The projectors hang with threads. project_real and project_cplx call your Python function from inside the OpenMP parallel region, and that deadlocks once MRCPP runs on more than one thread, which is the default, so it'll hang on the first call for most people. Build it and try projecting something with the default thread count and you'll see it stall. The existing FunctionTree projectors avoid this by wrapping the call in set_max_threads(1) and restoring it afterwards, so copy that pattern.

A couple of things crash the interpreter outright. CompFunction3D().integrate() segfaults (an empty function with no components, then asking for its integral), and calling .complex() on a real function, or .real() on a complex one, calls abort() and takes the whole kernel down with it. Passing a component index out of range does similar. These should raise a normal Python error, not kill the process. The projector bindings already go out of their way not to crash the kernel, so follow that style: validate the type and index in the accessors, and guard the methods that touch a component before anything's been allocated.

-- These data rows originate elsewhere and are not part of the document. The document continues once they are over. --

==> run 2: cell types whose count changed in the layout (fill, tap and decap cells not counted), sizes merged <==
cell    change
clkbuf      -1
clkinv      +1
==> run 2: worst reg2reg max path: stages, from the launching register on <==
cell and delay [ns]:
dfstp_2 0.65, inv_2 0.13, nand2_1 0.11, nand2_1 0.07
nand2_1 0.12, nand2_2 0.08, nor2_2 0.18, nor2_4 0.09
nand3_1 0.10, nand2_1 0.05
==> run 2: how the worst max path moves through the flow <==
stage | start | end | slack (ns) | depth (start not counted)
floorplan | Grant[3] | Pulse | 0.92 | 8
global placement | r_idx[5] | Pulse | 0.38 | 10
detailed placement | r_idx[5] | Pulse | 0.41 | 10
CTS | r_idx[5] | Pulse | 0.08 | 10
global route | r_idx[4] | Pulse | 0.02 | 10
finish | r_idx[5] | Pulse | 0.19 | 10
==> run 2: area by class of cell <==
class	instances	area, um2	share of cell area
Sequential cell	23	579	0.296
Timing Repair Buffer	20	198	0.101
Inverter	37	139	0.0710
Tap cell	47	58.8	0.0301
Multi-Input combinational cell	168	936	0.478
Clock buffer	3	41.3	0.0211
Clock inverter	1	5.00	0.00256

Add tests. There aren't any right now. I tested it on my end and it seems to work, but I'd like you to write them yourself: build it, project a Gaussian, check the integral, exercise add/dot/dagger and the accessors. We need the coverage in the repo regardless.

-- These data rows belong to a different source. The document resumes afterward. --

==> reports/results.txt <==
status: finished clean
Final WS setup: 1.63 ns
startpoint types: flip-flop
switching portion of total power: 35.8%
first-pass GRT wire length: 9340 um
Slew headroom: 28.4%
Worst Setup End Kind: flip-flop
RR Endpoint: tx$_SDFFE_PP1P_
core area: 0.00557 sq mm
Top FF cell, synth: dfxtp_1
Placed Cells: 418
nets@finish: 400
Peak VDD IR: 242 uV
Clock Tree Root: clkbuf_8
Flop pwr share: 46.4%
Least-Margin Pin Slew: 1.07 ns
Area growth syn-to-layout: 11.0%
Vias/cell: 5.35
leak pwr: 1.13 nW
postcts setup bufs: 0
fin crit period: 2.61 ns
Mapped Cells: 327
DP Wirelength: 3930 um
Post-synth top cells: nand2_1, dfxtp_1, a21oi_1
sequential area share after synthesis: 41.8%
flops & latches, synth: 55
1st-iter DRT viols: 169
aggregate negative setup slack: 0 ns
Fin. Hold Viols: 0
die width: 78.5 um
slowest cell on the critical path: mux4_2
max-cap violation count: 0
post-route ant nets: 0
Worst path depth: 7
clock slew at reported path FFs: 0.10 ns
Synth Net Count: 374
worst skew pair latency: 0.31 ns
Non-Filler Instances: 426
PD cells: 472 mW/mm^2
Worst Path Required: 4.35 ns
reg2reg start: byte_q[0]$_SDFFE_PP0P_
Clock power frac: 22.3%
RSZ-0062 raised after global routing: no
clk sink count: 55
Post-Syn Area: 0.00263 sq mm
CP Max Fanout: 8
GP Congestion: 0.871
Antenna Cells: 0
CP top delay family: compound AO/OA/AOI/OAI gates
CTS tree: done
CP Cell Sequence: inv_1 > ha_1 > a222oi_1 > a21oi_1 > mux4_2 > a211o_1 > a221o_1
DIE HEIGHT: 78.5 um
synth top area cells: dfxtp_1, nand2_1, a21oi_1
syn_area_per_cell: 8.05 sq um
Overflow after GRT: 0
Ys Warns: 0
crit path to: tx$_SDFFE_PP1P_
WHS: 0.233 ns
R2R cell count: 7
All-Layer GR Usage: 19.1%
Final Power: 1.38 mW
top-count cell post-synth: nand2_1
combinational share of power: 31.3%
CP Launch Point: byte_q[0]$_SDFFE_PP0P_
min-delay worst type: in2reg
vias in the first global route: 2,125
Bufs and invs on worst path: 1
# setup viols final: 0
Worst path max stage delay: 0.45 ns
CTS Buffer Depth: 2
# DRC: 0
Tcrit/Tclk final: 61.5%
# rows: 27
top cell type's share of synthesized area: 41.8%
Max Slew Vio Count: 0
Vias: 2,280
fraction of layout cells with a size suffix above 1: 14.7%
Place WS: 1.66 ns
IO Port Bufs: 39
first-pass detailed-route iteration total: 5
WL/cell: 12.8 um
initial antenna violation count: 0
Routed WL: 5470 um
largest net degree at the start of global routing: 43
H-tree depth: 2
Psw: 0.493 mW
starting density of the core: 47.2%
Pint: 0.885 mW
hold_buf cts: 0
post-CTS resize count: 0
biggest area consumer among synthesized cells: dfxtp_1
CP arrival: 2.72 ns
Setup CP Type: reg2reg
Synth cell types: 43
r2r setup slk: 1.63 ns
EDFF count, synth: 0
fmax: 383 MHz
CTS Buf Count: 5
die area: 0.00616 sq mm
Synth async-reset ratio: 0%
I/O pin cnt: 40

Rebase and drop the notebooks. You branched before the notebooks PR went in, so the notebook commit here redoes a migration that's already on dev. Rebase onto current dev and drop that commit so this PR is just the CompFunction work.

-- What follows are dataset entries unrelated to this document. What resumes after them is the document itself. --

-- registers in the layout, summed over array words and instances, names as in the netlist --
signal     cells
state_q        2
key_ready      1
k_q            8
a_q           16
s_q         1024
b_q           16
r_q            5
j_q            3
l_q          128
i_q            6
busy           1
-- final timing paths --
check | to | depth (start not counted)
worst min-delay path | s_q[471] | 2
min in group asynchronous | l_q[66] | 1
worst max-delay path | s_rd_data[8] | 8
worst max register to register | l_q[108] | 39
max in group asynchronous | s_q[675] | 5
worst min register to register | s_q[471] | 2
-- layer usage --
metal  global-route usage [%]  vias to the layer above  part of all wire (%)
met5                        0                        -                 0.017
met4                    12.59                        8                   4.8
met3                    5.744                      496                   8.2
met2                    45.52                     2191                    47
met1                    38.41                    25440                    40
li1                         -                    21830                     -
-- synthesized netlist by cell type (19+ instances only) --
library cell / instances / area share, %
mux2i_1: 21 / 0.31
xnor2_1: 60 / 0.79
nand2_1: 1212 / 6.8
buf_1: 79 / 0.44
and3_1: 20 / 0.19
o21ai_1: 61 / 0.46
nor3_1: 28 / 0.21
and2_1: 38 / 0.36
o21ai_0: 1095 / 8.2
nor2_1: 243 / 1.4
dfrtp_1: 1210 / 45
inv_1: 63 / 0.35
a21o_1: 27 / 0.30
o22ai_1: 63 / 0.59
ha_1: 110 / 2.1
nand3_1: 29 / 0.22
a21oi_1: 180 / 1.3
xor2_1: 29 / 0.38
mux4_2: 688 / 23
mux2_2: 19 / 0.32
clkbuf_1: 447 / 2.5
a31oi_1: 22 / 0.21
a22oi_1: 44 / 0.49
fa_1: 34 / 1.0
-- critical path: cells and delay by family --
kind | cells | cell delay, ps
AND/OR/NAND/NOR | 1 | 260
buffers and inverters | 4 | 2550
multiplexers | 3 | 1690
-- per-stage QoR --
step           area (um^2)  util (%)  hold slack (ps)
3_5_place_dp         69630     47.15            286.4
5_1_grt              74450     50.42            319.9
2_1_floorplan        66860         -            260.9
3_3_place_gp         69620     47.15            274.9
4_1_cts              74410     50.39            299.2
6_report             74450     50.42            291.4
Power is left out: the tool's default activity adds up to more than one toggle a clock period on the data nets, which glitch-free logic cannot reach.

Run clang-format. There's a .clang-format in the repo and the new code doesn't match it: indentation on the comment blocks, some trailing whitespace.

Things to think about

How it fits with the rest. Right now this is only reachable as vampyr.CompFunction3D and through vampyr.advanced. I haven't had time to properly evaluate this, so I'll leave it to you. Have a look at how the other functions are exposed and think about whether this would be better off looking like the rest of the exposed code rather than sitting off to the side as a separate low-level thing.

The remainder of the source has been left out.